If someone else is grabbing it, then automatically our curiosity or skepticism will get the best of us. We can use this strategy when developing our subject lines. It’s also hard to pass-up a good deal. Be careful though because if you give too high of a discount, most consumers will think it is fake and some wording can get you sent to the spam folder.


“Only here a limited-time”, “don’t want you to miss out”, and “last day/week” are a few of many phrases that emphasize a fear of loss. Studies show that subject lines with a time-sensitive appearance are proven to be seen as important and urgent. You can use this strategy in your subject lines by adding an element of scarcity (limited availability) or urgency (limited time). Subject Line Data: Choose Your Words Wisely is a study from MailChimp that concludes urgent words increased open rates.


To be ‘Free’ or not to be ‘Free’


MailChimp also conducted a study showing that the use of the word ‘free’ in subject lines can have a drastic impact on open-rates depending on which industry you are in.


Thinking about using symbols in your email subject lines?

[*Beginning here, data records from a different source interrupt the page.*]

`src/rtl/pdt_pkg.sv`:
```
package pdt_pkg;

  parameter int unsigned PDT_DW     = 32;
  parameter int unsigned PRESC_W    = 8;
  parameter int unsigned PRESC_LSB  = 8;
  parameter int unsigned EN_BIT     = 0;
  parameter int unsigned RELOAD_BIT = 1;
  parameter int unsigned STAT_BIT   = 0;

  typedef enum logic [2:0] {
    SEL_NONE,
    SEL_LOAD,
    SEL_COUNT,
    SEL_CTRL,
    SEL_STAT
  } reg_sel_e;

  // Byte-offset decode; offsets are fixed by the software view.
  function automatic reg_sel_e pdt_decode(input logic [7:0] a);
    case (a)
      8'h00:   return SEL_LOAD;
      8'h04:   return SEL_COUNT;
      8'h08:   return SEL_CTRL;
      8'h0C:   return SEL_STAT;
      default: return SEL_NONE;
    endcase
  endfunction

  // Control register as software sees it.
  function automatic logic [PDT_DW-1:0] pdt_ctrl_view(input logic en,
                                                      input logic reload,
                                                      input logic [PRESC_W-1:0] p);
    logic [PDT_DW-1:0] v;
    v = '0;
    v[EN_BIT] = en;
    v[RELOAD_BIT] = reload;
    v[PRESC_LSB +: PRESC_W] = p;
    return v;
  endfunction

  // Count as software sees it: hidden while stopped.
  function automatic logic [PDT_DW-1:0] pdt_count_view(input logic en,
                                                       input logic [PDT_DW-1:0] c);
    return en ? c : '0;
  endfunction

  // True when the next tick ends the current run.
  function automatic logic pdt_is_last(input logic [PDT_DW-1:0] c);
    return c == PDT_DW'(1);
  endfunction

endpackage

```
`src/rtl/pdt_prescale.sv`:
```
module pdt_prescale #(
  parameter int unsigned PW = pdt_pkg::PRESC_W
) (
  input  logic          clk,
  input  logic          rst_n,
  input  logic          en,
  input  logic          restart,
  input  logic [PW-1:0] presc,
  output logic          tick
);

  logic [PW-1:0] ph;

  // A shrinking divider value never strands the phase above it.
  assign tick = en && !restart && (ph >= presc);

  always_ff @(posedge clk or negedge rst_n) begin
    if (!rst_n)                    ph <= '0;
    else if (!en || restart || tick) ph <= '0;
    else                           ph <= ph + PW'(1);
  end

  // with a nonzero divider, ticks never come back to back
  assert_tick_spacing_R4: assert property (@(posedge clk) disable iff (!rst_n)
    (tick && presc != '0) |=> (!tick || presc == '0));

  // a restart leaves the phase at its origin
  assert_restart_phase_R4: assert property (@(posedge clk) disable iff (!rst_n)
    restart |=> (ph == '0));

endmodule

```
`src/rtl/pdt_count.sv`:
```
module pdt_count #(
  parameter int unsigned DW = pdt_pkg::PDT_DW
) (
  input  logic          clk,
  input  logic          rst_n,
  input  logic          tick,
  input  logic          cnt_wr,
  input  logic [DW-1:0] cnt_wdata,
  input  logic          arm_load,
  input  logic          reload,
  input  logic [DW-1:0] load_val,
  output logic [DW-1:0] cnt,
  output logic          expire
);
  import pdt_pkg::*;

  logic cnt_zero;
  assign cnt_zero = (cnt == '0);
  assign expire   = tick && !cnt_wr && pdt_is_last(cnt);

  always_ff @(posedge clk or negedge rst_n) begin
    if (!rst_n) begin
      cnt <= '0;
    end else if (cnt_wr) begin
      cnt <= cnt_wdata;
    end else if (arm_load && cnt_zero) begin
      cnt <= load_val;
    end else if (tick && !cnt_zero) begin
      if (expire) cnt <= reload ? load_val : '0;
      else        cnt <= cnt - DW'(1);
    end
  end

  // an ordinary tick removes exactly one
  assert_dec_R4: assert property (@(posedge clk) disable iff (!rst_n)
    (tick && !cnt_wr && !arm_load && cnt > DW'(1)) |=> (cnt == $past(cnt) - DW'(1)));

  // one-shot expiry parks at zero
  assert_oneshot_stop_R6: assert property (@(posedge clk) disable iff (!rst_n)
    (expire && !reload) |=> (cnt == '0));

  // periodic expiry refills from the start value
  assert_reload_R7: assert property (@(posedge clk) disable iff (!rst_n)
    (expire && reload) |=> (cnt == $past(load_val)));

  // a zero count stays put and never expires
  assert_zero_hold_R9: assert property (@(posedge clk) disable iff (!rst_n)
    (cnt_zero && !cnt_wr && !arm_load) |=> (cnt == '0));
  assert_zero_no_expire_R9: assert property (@(posedge clk) disable iff (!rst_n)
    cnt_zero |-> !expire);

endmodule

```
`src/rtl/pdt_regs.sv`:
```
module pdt_regs #(
  parameter int unsigned ADDR_W = 5,
  parameter int unsigned DW     = pdt_pkg::PDT_DW,
  parameter int unsigned PW     = pdt_pkg::PRESC_W
) (
  input  logic              clk,
  input  logic              rst_n,
  input  logic              wr,
  input  logic [ADDR_W-1:0] addr,
  input  logic [DW-1:0]     wdata,
  input  logic              expire,
  input  logic [DW-1:0]     cnt,
  output logic [DW-1:0]     rdata,
  output logic [DW-1:0]     load_q,
  output logic              en_q,
  output logic              reload_q,
  output logic [PW-1:0]     presc_q,
  output logic              status_q,
  output logic              cnt_wr,
  output logic              arm_load,
  output logic              restart
);
  import pdt_pkg::*;

  reg_sel_e sel;
  logic wr_load, wr_cnt, wr_ctrl, wr_stat, en_rise, stat_clr;

  assign sel      = pdt_decode(8'(addr));
  assign wr_load  = wr && (sel == SEL_LOAD);
  assign wr_cnt   = wr && (sel == SEL_COUNT);
  assign wr_ctrl  = wr && (sel == SEL_CTRL);
  assign wr_stat  = wr && (sel == SEL_STAT);
  assign stat_clr = wr_stat && wdata[STAT_BIT];
  assign en_rise  = wr_ctrl && wdata[EN_BIT] && !en_q;
  assign arm_load = en_rise && wdata[RELOAD_BIT];
  assign cnt_wr   = wr_load || wr_cnt;
  assign restart  = cnt_wr || en_rise;

  always_ff @(posedge clk or negedge rst_n) begin
    if (!rst_n) begin
      load_q   <= '0;
      en_q     <= 1'b0;
      reload_q <= 1'b0;
      presc_q  <= '0;
      status_q <= 1'b0;
    end else begin
      if (wr_load) load_q <= wdata;
      if (wr_ctrl) begin
        en_q     <= wdata[EN_BIT];
        reload_q <= wdata[RELOAD_BIT];
        presc_q  <= wdata[PRESC_LSB +: PW];
      end
      if (expire)        status_q <= 1'b1;
      else if (stat_clr) status_q <= 1'b0;
    end
  end

  always_comb begin
    rdata = '0;
    case (sel)
      SEL_LOAD:  rdata = load_q;
      SEL_COUNT: rdata = pdt_count_view(en_q, cnt);
      SEL_CTRL:  rdata = pdt_ctrl_view(en_q, reload_q, presc_q);
      SEL_STAT:  rdata[STAT_BIT] = status_q;
      default:   rdata = '0;
    endcase
  end

  // an expiry always leaves the flag raised
  assert_expire_sets_R6: assert property (@(posedge clk) disable iff (!rst_n)
    expire |=> status_q);

  // the flag is sticky until a one is written to it
  assert_status_sticky_R11: assert property (@(posedge clk) disable iff (!rst_n)
    (status_q && !stat_clr) |=> status_q);

  // a clear without a colliding expiry drops the flag
  assert_status_clear_R11: assert property (@(posedge clk) disable iff (!rst_n)
    (stat_clr && !expire) |=> !status_q);

  // writes to unmapped offsets change nothing
  assert_unmapped_ignored_R2: assert property (@(posedge clk) disable iff (!rst_n)
    (wr && sel == SEL_NONE) |=> ($stable(load_q) && $stable(en_q) &&
                                 $stable(reload_q) && $stable(presc_q)));

endmodule

```
`src/rtl/pdt_timer.sv`:
```
module pdt_timer #(
  parameter int unsigned ADDR_W = 5
) (
  input  logic              clk,
  input  logic              rst_n,
  input  logic              reg_wr,
  input  logic [ADDR_W-1:0] reg_addr,
  input  logic [31:0]       reg_wdata,
  output logic [31:0]       reg_rdata,
  output logic              irq
);
  import pdt_pkg::*;

  localparam int unsigned DW = PDT_DW;
  localparam int unsigned PW = PRESC_W;

  logic [DW-1:0] load_q, cnt;
  logic [PW-1:0] presc_q;
  logic en_q, reload_q, status_q, cnt_wr, arm_load, restart, tick, expire;

  pdt_regs #(.ADDR_W(ADDR_W), .DW(DW), .PW(PW)) u_regs (
    .clk      (clk),
    .rst_n    (rst_n),
    .wr       (reg_wr),
    .addr     (reg_addr),
    .wdata    (reg_wdata),
    .expire   (expire),
    .cnt      (cnt),
    .rdata    (reg_rdata),
    .load_q   (load_q),
    .en_q     (en_q),
    .reload_q (reload_q),
    .presc_q  (presc_q),
    .status_q (status_q),
    .cnt_wr   (cnt_wr),
    .arm_load (arm_load),
    .restart  (restart)
  );

  pdt_prescale #(.PW(PW)) u_presc (
    .clk     (clk),
    .rst_n   (rst_n),
    .en      (en_q),
    .restart (restart),
    .presc   (presc_q),
    .tick    (tick)
  );

  pdt_count #(.DW(DW)) u_count (
    .clk       (clk),
    .rst_n     (rst_n),
    .tick      (tick),
    .cnt_wr    (cnt_wr),
    .cnt_wdata (reg_wdata),
    .arm_load  (arm_load),
    .reload    (reload_q),
    .load_val  (load_q),
    .cnt       (cnt),
    .expire    (expire)
  );

  assign irq = status_q;

  // enabling an empty periodic timer pulls in the start value
  assert_arm_load_R8: assert property (@(posedge clk) disable iff (!rst_n)
    (arm_load && !cnt_wr && cnt == '0) |=> (cnt == $past(load_q)));

endmodule

```
`config.mk`:
```
export PLATFORM = sky130hd
export DESIGN_NAME = pdt_timer
export DESIGN_NICKNAME = d
export VERILOG_FILES = /design/src/rtl/pdt_pkg.sv /design/src/rtl/pdt_prescale.sv /design/src/rtl/pdt_count.sv /design/src/rtl/pdt_regs.sv /design/src/rtl/pdt_timer.sv
export SDC_FILE = /design/constraint.sdc
export NUM_CORES = 1
export LEC_CHECK = 0
export ABC_AREA = 1
export BUFFER_PORTS_ARGS = -buffer_cell sky130_fd_sc_hd__buf_2
export CAP_MARGIN = 20
export CELL_PAD_IN_SITES_DETAIL_PLACEMENT = 1
export CELL_PAD_IN_SITES_GLOBAL_PLACEMENT = 1
export CORE_ASPECT_RATIO = 0.6
export CORE_UTILIZATION = 42
export DETAILED_ROUTE_END_ITERATION = 12
export PLACE_DENSITY_LB_ADDON = 0.1
export SYNTH_ARGS = -nofsm -noshare
export SYNTH_HDL_FRONTEND = slang
export SYNTH_SLANG_ARGS = --single-unit
```
`constraint.sdc`:
```
create_clock -name clk -period 2.43 [get_ports clk]
set_clock_uncertainty 0.1 [all_clocks]
set_input_delay 0.1215 -clock clk [delete_from_list [all_inputs] [get_ports clk]]
set_output_delay 0.1215 -clock clk [all_outputs]
set_load 0.02 [all_outputs]
```
After elaboration in Yosys (flattened, before gate mapping)
Cells that the tools add are included.
{"block": "op_classes", "mux": 12, "n_bitwise": 0, "n_eq_ne": 8, "shifts": 0, "magnitude_cmp": 1, "n_mul": 0, "addsub": 2, "n_div": 0, "reduce_logical": 26}
{"operator": "$mux W32", "n": 6}
{"operator": "$pmux W31 S3", "n": 1}
{"operator": "$eq A32 B1 Y1 const B", "n": 1}
{"operator": "$logic_not A32 Y1", "n": 1}
{"operator": "$sub A32 B1 Y32 const B", "n": 1}
{"operator": "$logic_and A1 B1 Y1", "n": 14}
{"operator": "$pmux W3 S4", "n": 1}
{"operator": "$eq A5 B4 Y1 const B", "n": 2}
{"operator": "$add A8 B1 Y8 const B", "n": 1}
{"operator": "$ge A8 B8 Y1", "n": 1}
{"operator": "$mux W8", "n": 1}
{"operator": "$eq A3 B2 Y1 const B", "n": 2}
{"operator": "$eq A5 B3 Y1 const B", "n": 1}
{"operator": "$logic_not A5 Y1", "n": 1}
{"operator": "$logic_not A1 Y1", "n": 4}
{"operator": "$logic_or A1 B1 Y1", "n": 4}
{"operator": "$pmux W1 S4", "n": 1}
{"operator": "$eq A3 B1 Y1 const B", "n": 1}
{"operator": "$eq A3 B3 Y1 const B", "n": 1}
{"operator": "$reduce_bool A3 Y1", "n": 1}
{"operator": "$mux W1", "n": 2}
{"operator": "$reduce_bool A2 Y1", "n": 1}
{"block": "word_totals", "word_cells": 56, "romBits": 0, "n_memories": 0, "register_bits": 83, "inputBits": 40, "out_inout_bits": 33, "latch_bits": 0, "ramBits": 0}

Logic depth before layout (Yosys ltp)
Gate-level depths: netlist (run 1).
{"block": "logic_depth", "word_depth": 16, "depth_mapped": 17, "ltp_nobuf": 16}

Modules after synthesis
Synthesis (run 1) repeated with hierarchy kept, for this count alone.
{"block": "unflattened", "cells_unflattened": 945, "hier_area_um2": 6321.1}
{"mod": "pdt_count", "cells_each": 536, "seq_area_each_um2": 800.8, "n_inst": 1, "area_per_inst_um2": 3266.9}
{"mod": "pdt_regs", "cells_each": 334, "seq_area_each_um2": 1076.0, "n_inst": 1, "area_per_inst_um2": 2452.4}
{"mod": "pdt_prescale", "cells_each": 75, "seq_area_each_um2": 200.2, "n_inst": 1, "area_per_inst_um2": 601.8}

Worst setup path after synthesis (run 1)
Ideal clock, no wire load.
{"block": "synth_timing", "path_kind": "reg2reg", "start": "register u_presc.ph[7]", "end": "register u_count.cnt[15]", "setup_time_ns": 0.116, "arrival_time_ns": 1.761, "stages_incl_launch_ff": 14, "path_slack_ns": 0.453, "n_path_buf": 1, "required_ns": 2.214, "period_less_slack_ns": 1.977, "cell_sequence": "dfrtp_1 > ha_1 > nand2_1 > inv_1 > nor2_1 > o21a_1 > nand2_1 > nand3_2 > nand2_4 > nor2_8 > buf_6 > nor2_2 > nand2_1 > nand2_1"}
{"block": "synth_between", "elab_chain_len": 8}
{"element": "from (decl)", "line": "pdt_prescale.sv:12", "text": "logic [PW-1:0] ph;"}
{"element": "from (signal assigned)", "line": "pdt_prescale.sv:20", "text": "else ph <= ph + PW'(1);"}
{"element": "$ge A8 B8 Y1 *", "line": "pdt_prescale.sv:15", "text": "assign tick = en && !restart && (ph >= presc);"}
{"element": "$logic_and A1 B1 Y1 *", "line": "pdt_prescale.sv:15"}
{"element": "$logic_and A1 B1 Y1 (2 in a row)", "line": "pdt_count.sv:19", "text": "assign expire = tick && !cnt_wr && pdt_is_last(cnt);"}
{"element": "$mux W32", "line": "pdt_count.sv:29", "text": "if (expire) cnt <= reload ? load_val : '0;"}
{"element": "$mux W32", "line": "pdt_count.sv:28", "text": "end else if (tick && !cnt_zero) begin"}
{"element": "$mux W32", "line": "pdt_count.sv:26", "text": "end else if (arm_load && cnt_zero) begin"}
{"element": "$mux W32", "line": "pdt_count.sv:24", "text": "end else if (cnt_wr) begin"}
{"element": "to (signal assigned)", "line": "pdt_count.sv:25", "text": "cnt <= cnt_wdata;"}
{"element": "to (signal assigned)", "line": "pdt_count.sv:27", "text": "cnt <= load_val;"}
{"element": "to (signal assigned)", "line": "pdt_count.sv:29"}
{"element": "to (decl)", "line": "pdt_count.sv:12", "text": "output logic [DW-1:0] cnt,"}
Mark *: on every way between the ends. The rest lies on a longest branch, timed or not. The select of a mux whose other input is x is not followed.
A chain may end at the register's enable or synchronous reset.

Worst setup path in the final report (run 1)
{"block": "layout_timing", "start": "register u_regs.en_q", "end": "output port reg_rdata[16]"}
{"block": "layout_between", "elab_chain_len": 2}
{"element": "from (decl)", "line": "pdt_regs.sv:15", "text": "output logic en_q,"}
{"element": "from (signal assigned)", "line": "pdt_regs.sv:49", "text": "en_q <= wdata[EN_BIT];"}
{"element": "$mux W32", "line": "pdt_pkg.sv:44", "text": "return en ? c : '0;"}
{"element": "$pmux W31 S3", "line": "pdt_regs.sv:60", "text": "case (sel)"}
{"element": "to (decl)", "line": "pdt_timer.sv:9", "text": "output logic [31:0] reg_rdata,"}
No other way between the ends.

==> impl_metrics.env, run 1 <==
export IMPL_outcome="completed"
export IMPL_netlist_area_um2=6560
export IMPL_port_buffers=72
export IMPL_antenna_found_initial=0
export IMPL_cp_max_fo=11
export IMPL_dieArea_um2=16100
export IMPL_async_flop_share_pct=100
export IMPL_p_leak_nw=4.46
export IMPL_synthAdderAreaFrac_pct=2.10
export IMPL_cpPeakStageDelay_ns=0.38
export IMPL_die_width_um=163
export IMPL_synth_edf_count=0
export IMPL_grt_overflow_total=0
export IMPL_drc=0
export IMPL_ys_seq_elements=83
export IMPL_first_pass_iters=5
export IMPL_placed_area_um2=7300
export IMPL_cp_data_arrival_time_ns=2.12
export IMPL_maxCapViolCount=0
export IMPL_rows=34
export IMPL_grt_pass1_vias=7349
export IMPL_cts_buffer_depth=2
export IMPL_holdWs_ns=0.0137
export IMPL_worstPathRequired_ns=2.21
export IMPL_vdd_ir_drop_max_mv=0.397
export IMPL_power_density_nw_per_um2=895
export IMPL_rsz0062_at_grt="false"
export IMPL_synth_ff_type="dfrtp_1"
export IMPL_area_growth_pct=21.5
export IMPL_synth_simple_area_share_pct=46.9
export IMPL_yosysWarnings=0
export IMPL_ys_types=33
export IMPL_synth_xor_area_share_pct=2.94
export IMPL_power_frac_comb_pct=49.3
export IMPL_drt_iter0_markers=611
export IMPL_start_kind="flop"
export IMPL_synthTopCellsByArea="dfrtp_1 32%, nand2_1 26%, nor2_1 6.9%"
export IMPL_netlist_top_cells_count="457 x nand2_1, 120 x nor2_1, 107 x inv_1"
export IMPL_fin_crit_sh_pct=96.5
export IMPL_crit_chain="inv_1, nor3_4, clkinvlp_4, buf_4, o21ai_0, buf_2"
export IMPL_avgSynthCellArea_um2=6.19
export IMPL_nets=1220
export IMPL_min_path_type="primary input to flop"
export IMPL_coreArea_um2=14800
export IMPL_grtUsageMet3_pct=4.67
export IMPL_grt_util_met1_pct=48.5
export IMPL_slew_violations=0
export IMPL_pwr_share_seq_pct=31.2
export IMPL_grt_start_max_net_pins=66
export IMPL_start_util_pct=44.2
export IMPL_layout_drive_gt1_share_pct=16.4
export IMPL_fin_area_um2=7970
export IMPL_dp_cells=1320
export IMPL_cp_slowest_cell="nor3_4"
export IMPL_dp_hpwl_mm=17.6
export IMPL_cts_tree="done"
export IMPL_grt_usage_pct=31.7
export IMPL_ant_nets=0
export IMPL_clock_fmax_mhz=427
export IMPL_clockRootBuffer="clkbuf_16"
export IMPL_yosys_area_top_type="dfrtp_1"
export IMPL_fp_dieH_um=98.8
export IMPL_via_per_inst=5.28
export IMPL_ioPinCount=73
export IMPL_synthCells=1060
export IMPL_internal_power_mw=3.65
export IMPL_min_period_ns=2.34
export IMPL_swShare_pct=48.9
export IMPL_p_sw_mw=3.49
export IMPL_wirelength_mm=24.9
export IMPL_diodes=0
export IMPL_clock_latency_ns=0.35
export IMPL_syn_nets=1111
export IMPL_end_kind="output pin"
export IMPL_top_usage_layer="met1"
export IMPL_cts_htree_levels=3
export IMPL_clk_pin_slew_ns=0.08
export IMPL_tightest_slew_ns=0.522
export IMPL_hold_viol=0
export IMPL_final_cells=1372
export IMPL_setup_viol=0
export IMPL_synth_area_mux_share_pct=0
export IMPL_cts_sinks=83
export IMPL_numCtsBuffers=9
export IMPL_synth_top_family_by_area="simple AND/OR/NAND/NOR gates"
export IMPL_grt_pass1_wl_mm=39.6
export IMPL_worstSetupPathType="flop to output pin"
export IMPL_yosysSeqAreaShare_pct=31.7
export IMPL_netlist_area_leader_share_pct=31.7
export IMPL_clkPwrFrac_pct=19.5
export IMPL_route_vias_total=7246
export IMPL_final_setup_tns_ns=0
export IMPL_synth_compound_area_share_pct=6.10
export IMPL_gp_congestion=0.944
export IMPL_slew_headroom_pct=65.2
export IMPL_synth_most_common_cell="nand2_1"
export IMPL_wl_per_cell_um=18.2
export IMPL_grt_met2_usage_pct=47.5
cell families (layout without fill, tap and decap cells):
family                   after synthesis  after routing
AND/OR/NAND/NOR                      713            714
XOR/XNOR                              22             22
flip-flops                            83             83
adder cells (fa/ha/maj)               11             11
buffers and inverters                158            271
AO/OA/AOI/OAI                         73             73
repair_timing:
action                                  in CTS  in global routing
gates resized for setup                      0                  7
hold buffers                                31                  0
endpoints found under the hold margin       71                  0
cloned                                       0                  3
endpoints found under the setup margin       1                 45
setup buffers                                0                  2
pin swaps                                    1                  2
power groups by stage:
stage | Sequential [mW] | Combinational, mW | Clock [mW]
after floorplan | 2.11 | 2.37 | 0
after global routing | 2.27 | 3.94 | 1.46
final | 2.22 | 3.52 | 1.39
after detailed placement | 2.23 | 3.36 | 0
after global placement | 2.21 | 3.27 | 0
after CTS | 2.21 | 3.45 | 1.41
cell type report:
class	instances	area, um2
Timing Repair Buffer	144	1090
Fill cell	2032	6880
Inverter	110	417
Clock buffer	9	225
Multi-Input combinational cell	820	3850
Clock inverter	7	60.1
Tap cell	198	248
Timing Repair inverter	1	7.51
Sequential cell	83	2080
per-stage QoR:
stage	setup slack, ns	utilization [%]	total power, mW
2_1_floorplan	0.453	-	4.48
3_3_place_gp	0.134	49.1	5.48
3_5_place_dp	0.0245	49.1	5.59
4_1_cts	0.000279	53.2	7.06
5_1_grt	0.0245	53.7	7.67
6_report	0.0856	53.7	7.13
layout by cell type, fill, tap and decap left out, drive strengths merged, types with 5 or more instances in the layout:
cell type    synthesis  layout
ha                  11      11
a22oi                5       5
nor2               165     165
xor2                18      18
clkbuf              25      10
nand4               36      36
dlygate4sd3          0      31
dfrtp               83      83
nand2              461     461
nor3                 5       5
buf                 23     112
inv                110     112
o21ai               40      40
nand3               43      44
a21oi               21      21
flip-flops by register name, summed over array words and instances (netlist names):
register	flops
u_regs.presc_q	8
u_regs.reload_q	1
u_regs.en_q	1
u_regs.load_q	32
u_presc.ph	8
u_regs.status_q	1
u_count.cnt	32
path summary, 6_finish.rpt:
| kind | start | to | slack [ns] | cells past startpoint |
|---|---|---|---|---|
| worst max register to register | u_count.cnt[17]$_DFFE_PN0P_ | u_count.cnt[0]$_DFFE_PN0P_ | 0.10 | 10 |
| max in group asynchronous | rst_n | u_count.cnt[4]$_DFFE_PN0P_ | 1.34 | 3 |
| worst max-delay path | u_regs.en_q$_DFFE_PN0N_ | reg_rdata[16] | 0.09 | 6 |
| min in group asynchronous | rst_n | u_regs.presc_q[6]$_DFFE_PN0N_ | 0.18 | 2 |
| worst min-delay path | reg_wdata[30] | u_regs.load_q[30]$_DFFE_PN0P_ | 0.01 | 3 |
| worst min register to register | u_presc.ph[0]$_DFF_PN0_ | u_presc.ph[0]$_DFF_PN0_ | 0.39 | 1 |
critical path, delay by kind of cell, from the launching register on:
| kind | cells | cell delay [ns] |
|---|---|---|
| buf+inv | 4 | 0.75 |
| flops | 1 | 0.35 |
| simple gates | 1 | 0.38 |
| compound gates | 1 | 0.29 |
metal layers:
metal	share of wire, %	vias up	wire (um)
li1	-	3498	-
met1	52	3542	12900
met2	42	186	10500
met3	5.7	20	1410
met4	0.82	0	204
met5	0	-	0
No activity file was read; power rests on OpenSTA's default activity.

You may want to because according to a study from Experian, using emoji’s in your subject line can increase your open rate by 45%. Be careful when choosing which emoji to use and make sure they are going to render properly on all ISP’s. You don’t want your subject line to have the ▢ symbol. This symbol may trigger a spam filter and block you from inbox placement. Below you can see a test performed by Campaign Monitor. With the exception of Outlook 2003, they found all email clients to support emoji’s. You can find out more about Using Emoji and Symbols in Your Email Subject Lines in this link to Campaign Monitor.


All in all, your email’s deliverability is the most important first step you should take when developing your subject line. Find out what spam traps are and keep updated on spam trap keywords. You don’t want your content to get triggered, not seen, and sent to spam. It is vital to keep subject lines and anything sales and marketing related personalized. Know your buyer persona and their needs as a person so you are able to spark their interest. Use numbers in your subject line and if you’re using a discount try a lower discount number. Larger numbers can get caught in spam filters and often people see too high of discounts being fake anyways. Using the word “Free” will get you higher open rates in some industries while others can get you sent to spam from users. Be careful to not lower your sending reputation by not being educated in this area. Use fear of loss. If there is a scarcity in an item’s quantity or time being around, this will spark importance and urgency from your recipient. Also, try Emoji’s in subject lines. It is proven that they will increase open rates up to 45%.